China’s Halt to Quarantines Sparks Flurry of Travels
BEIJING (AFP) -- People in China reacted with joy and rushed to plan trips abroad Tuesday after Beijing said it would scrap mandatory Covid quarantine for overseas arrivals that will end almost three years of self-imposed isolation.
In a snap move late Monday, China said that from January 8 inbound travelers would no longer need to quarantine, as it further unwinds hardline virus controls that had torpedoed the economy and sparked nationwide protests.
Infections have surged nationwide as key pillars of the containment policy have fallen away, with authorities acknowledging the outbreak is “impossible” to track and doing away with much-maligned case tallies.
Beijing also narrowed the criteria by which Covid fatalities are counted last week, a move experts said would suppress the number of deaths attributable to the virus.

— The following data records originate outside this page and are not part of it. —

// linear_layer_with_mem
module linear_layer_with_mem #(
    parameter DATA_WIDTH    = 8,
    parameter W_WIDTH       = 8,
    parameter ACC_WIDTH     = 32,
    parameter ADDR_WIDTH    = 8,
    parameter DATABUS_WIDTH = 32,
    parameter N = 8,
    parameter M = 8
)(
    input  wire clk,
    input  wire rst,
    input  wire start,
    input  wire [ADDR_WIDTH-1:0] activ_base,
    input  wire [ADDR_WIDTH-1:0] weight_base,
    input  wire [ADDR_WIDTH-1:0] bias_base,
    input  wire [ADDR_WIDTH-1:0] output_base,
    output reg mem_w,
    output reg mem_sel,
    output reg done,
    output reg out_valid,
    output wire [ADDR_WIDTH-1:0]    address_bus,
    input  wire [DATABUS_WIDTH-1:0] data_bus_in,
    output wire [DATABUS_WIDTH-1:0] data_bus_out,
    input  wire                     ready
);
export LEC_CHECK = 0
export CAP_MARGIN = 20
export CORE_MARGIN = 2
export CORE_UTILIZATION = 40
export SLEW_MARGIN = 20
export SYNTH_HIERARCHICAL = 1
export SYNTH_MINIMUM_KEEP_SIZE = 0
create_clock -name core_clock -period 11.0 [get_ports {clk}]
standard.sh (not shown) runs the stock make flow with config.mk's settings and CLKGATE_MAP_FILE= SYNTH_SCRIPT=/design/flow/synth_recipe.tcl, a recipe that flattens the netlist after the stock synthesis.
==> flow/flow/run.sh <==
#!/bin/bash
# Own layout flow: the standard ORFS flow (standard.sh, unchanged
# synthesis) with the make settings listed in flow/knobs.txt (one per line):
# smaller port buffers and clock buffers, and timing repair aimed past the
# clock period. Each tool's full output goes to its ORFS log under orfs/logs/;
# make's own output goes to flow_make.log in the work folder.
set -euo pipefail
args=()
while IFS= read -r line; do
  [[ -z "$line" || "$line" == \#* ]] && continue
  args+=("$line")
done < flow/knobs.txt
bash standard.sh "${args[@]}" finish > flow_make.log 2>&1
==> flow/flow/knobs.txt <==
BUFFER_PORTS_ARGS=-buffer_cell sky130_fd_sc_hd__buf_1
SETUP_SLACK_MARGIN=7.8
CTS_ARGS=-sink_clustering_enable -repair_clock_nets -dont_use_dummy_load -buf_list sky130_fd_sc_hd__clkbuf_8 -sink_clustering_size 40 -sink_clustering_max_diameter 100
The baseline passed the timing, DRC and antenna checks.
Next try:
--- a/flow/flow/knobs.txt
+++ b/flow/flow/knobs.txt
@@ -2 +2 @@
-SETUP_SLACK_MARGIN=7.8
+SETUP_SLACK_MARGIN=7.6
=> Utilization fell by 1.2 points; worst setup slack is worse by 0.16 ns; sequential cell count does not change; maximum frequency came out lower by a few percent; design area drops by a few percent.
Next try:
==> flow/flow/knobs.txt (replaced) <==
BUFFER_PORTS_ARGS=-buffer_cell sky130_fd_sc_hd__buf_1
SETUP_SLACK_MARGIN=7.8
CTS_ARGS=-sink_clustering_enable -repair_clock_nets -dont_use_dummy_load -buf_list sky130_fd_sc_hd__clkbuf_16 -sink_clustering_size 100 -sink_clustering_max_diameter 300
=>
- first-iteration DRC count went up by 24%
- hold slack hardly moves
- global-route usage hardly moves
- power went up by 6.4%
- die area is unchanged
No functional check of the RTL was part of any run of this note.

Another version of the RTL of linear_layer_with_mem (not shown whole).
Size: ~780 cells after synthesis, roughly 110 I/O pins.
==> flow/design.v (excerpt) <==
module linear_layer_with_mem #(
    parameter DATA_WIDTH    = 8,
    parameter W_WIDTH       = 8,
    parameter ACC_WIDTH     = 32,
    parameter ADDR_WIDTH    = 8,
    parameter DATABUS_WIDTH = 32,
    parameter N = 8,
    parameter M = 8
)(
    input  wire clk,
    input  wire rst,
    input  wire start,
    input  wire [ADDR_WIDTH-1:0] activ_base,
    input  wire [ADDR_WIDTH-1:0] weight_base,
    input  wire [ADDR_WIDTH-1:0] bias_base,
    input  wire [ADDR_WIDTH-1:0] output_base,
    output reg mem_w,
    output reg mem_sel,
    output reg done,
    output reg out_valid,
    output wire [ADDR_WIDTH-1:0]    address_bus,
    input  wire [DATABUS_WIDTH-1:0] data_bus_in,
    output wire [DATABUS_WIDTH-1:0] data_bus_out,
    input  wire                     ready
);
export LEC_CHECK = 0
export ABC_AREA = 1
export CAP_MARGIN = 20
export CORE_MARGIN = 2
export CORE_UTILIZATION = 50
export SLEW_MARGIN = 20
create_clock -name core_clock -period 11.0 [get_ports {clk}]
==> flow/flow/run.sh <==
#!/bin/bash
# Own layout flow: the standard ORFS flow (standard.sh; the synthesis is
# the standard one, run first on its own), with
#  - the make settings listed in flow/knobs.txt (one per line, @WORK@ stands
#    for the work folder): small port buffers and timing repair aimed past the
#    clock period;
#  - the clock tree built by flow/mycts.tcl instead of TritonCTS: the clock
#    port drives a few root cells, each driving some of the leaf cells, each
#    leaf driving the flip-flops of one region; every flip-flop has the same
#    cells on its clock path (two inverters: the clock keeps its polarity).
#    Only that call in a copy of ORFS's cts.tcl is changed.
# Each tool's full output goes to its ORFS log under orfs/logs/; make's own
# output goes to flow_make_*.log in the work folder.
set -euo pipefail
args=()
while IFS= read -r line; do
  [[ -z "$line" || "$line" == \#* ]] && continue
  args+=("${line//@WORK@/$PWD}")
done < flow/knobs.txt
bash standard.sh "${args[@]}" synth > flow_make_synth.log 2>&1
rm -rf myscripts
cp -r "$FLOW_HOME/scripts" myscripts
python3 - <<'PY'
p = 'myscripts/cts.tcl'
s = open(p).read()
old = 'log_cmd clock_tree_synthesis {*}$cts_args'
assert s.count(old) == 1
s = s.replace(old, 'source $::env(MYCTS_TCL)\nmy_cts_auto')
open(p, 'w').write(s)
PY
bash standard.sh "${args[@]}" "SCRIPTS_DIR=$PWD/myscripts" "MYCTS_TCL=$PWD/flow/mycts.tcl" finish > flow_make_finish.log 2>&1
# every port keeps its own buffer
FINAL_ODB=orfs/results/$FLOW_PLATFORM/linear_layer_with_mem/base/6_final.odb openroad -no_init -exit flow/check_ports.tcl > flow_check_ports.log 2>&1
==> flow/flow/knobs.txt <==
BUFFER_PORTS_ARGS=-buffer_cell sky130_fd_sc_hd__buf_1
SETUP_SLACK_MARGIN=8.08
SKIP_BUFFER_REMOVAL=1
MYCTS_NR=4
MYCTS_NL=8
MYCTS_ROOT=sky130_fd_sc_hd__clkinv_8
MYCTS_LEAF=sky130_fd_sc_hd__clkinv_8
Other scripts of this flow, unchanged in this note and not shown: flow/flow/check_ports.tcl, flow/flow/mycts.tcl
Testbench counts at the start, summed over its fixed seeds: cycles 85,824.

Still, many Chinese reacted with joy to the end of restrictions that have kept the country largely closed off to the world since March 2020.
“I felt like the epidemic is finally over... The travel plans I made three years ago may now become a reality,” said Beijing office worker Fan Chengcheng, 27.
A Shanghai resident surnamed Chen said the policy shift “felt like someone has pressed the button to end the movie”, adding that it would allow her parents in Britain to visit her more easily.
“Finally, China’s going back to normal,” she told AFP. “It shows there are people who still care about global commerce and the impact on the Chinese economy.”
Another Shanghai local, surnamed Du, said a swifter reopening may help the country reach so-called herd immunity more quickly, adding that there was “no way to avoid” the virus in the eastern megacity.
Online searches for flights abroad surged on the news, with travel platform Tongcheng seeing an 850 percent jump in searches and a ten-fold spike in enquiries about visas, according to state media reports.
Rival platform Trip.com Group said the volume of searches for popular overseas destinations rose by 10 times year-on-year within half an hour of the announcement.
Users were particularly keen on trips to Macau, Hong Kong, Japan, Thailand and South Korea, it added.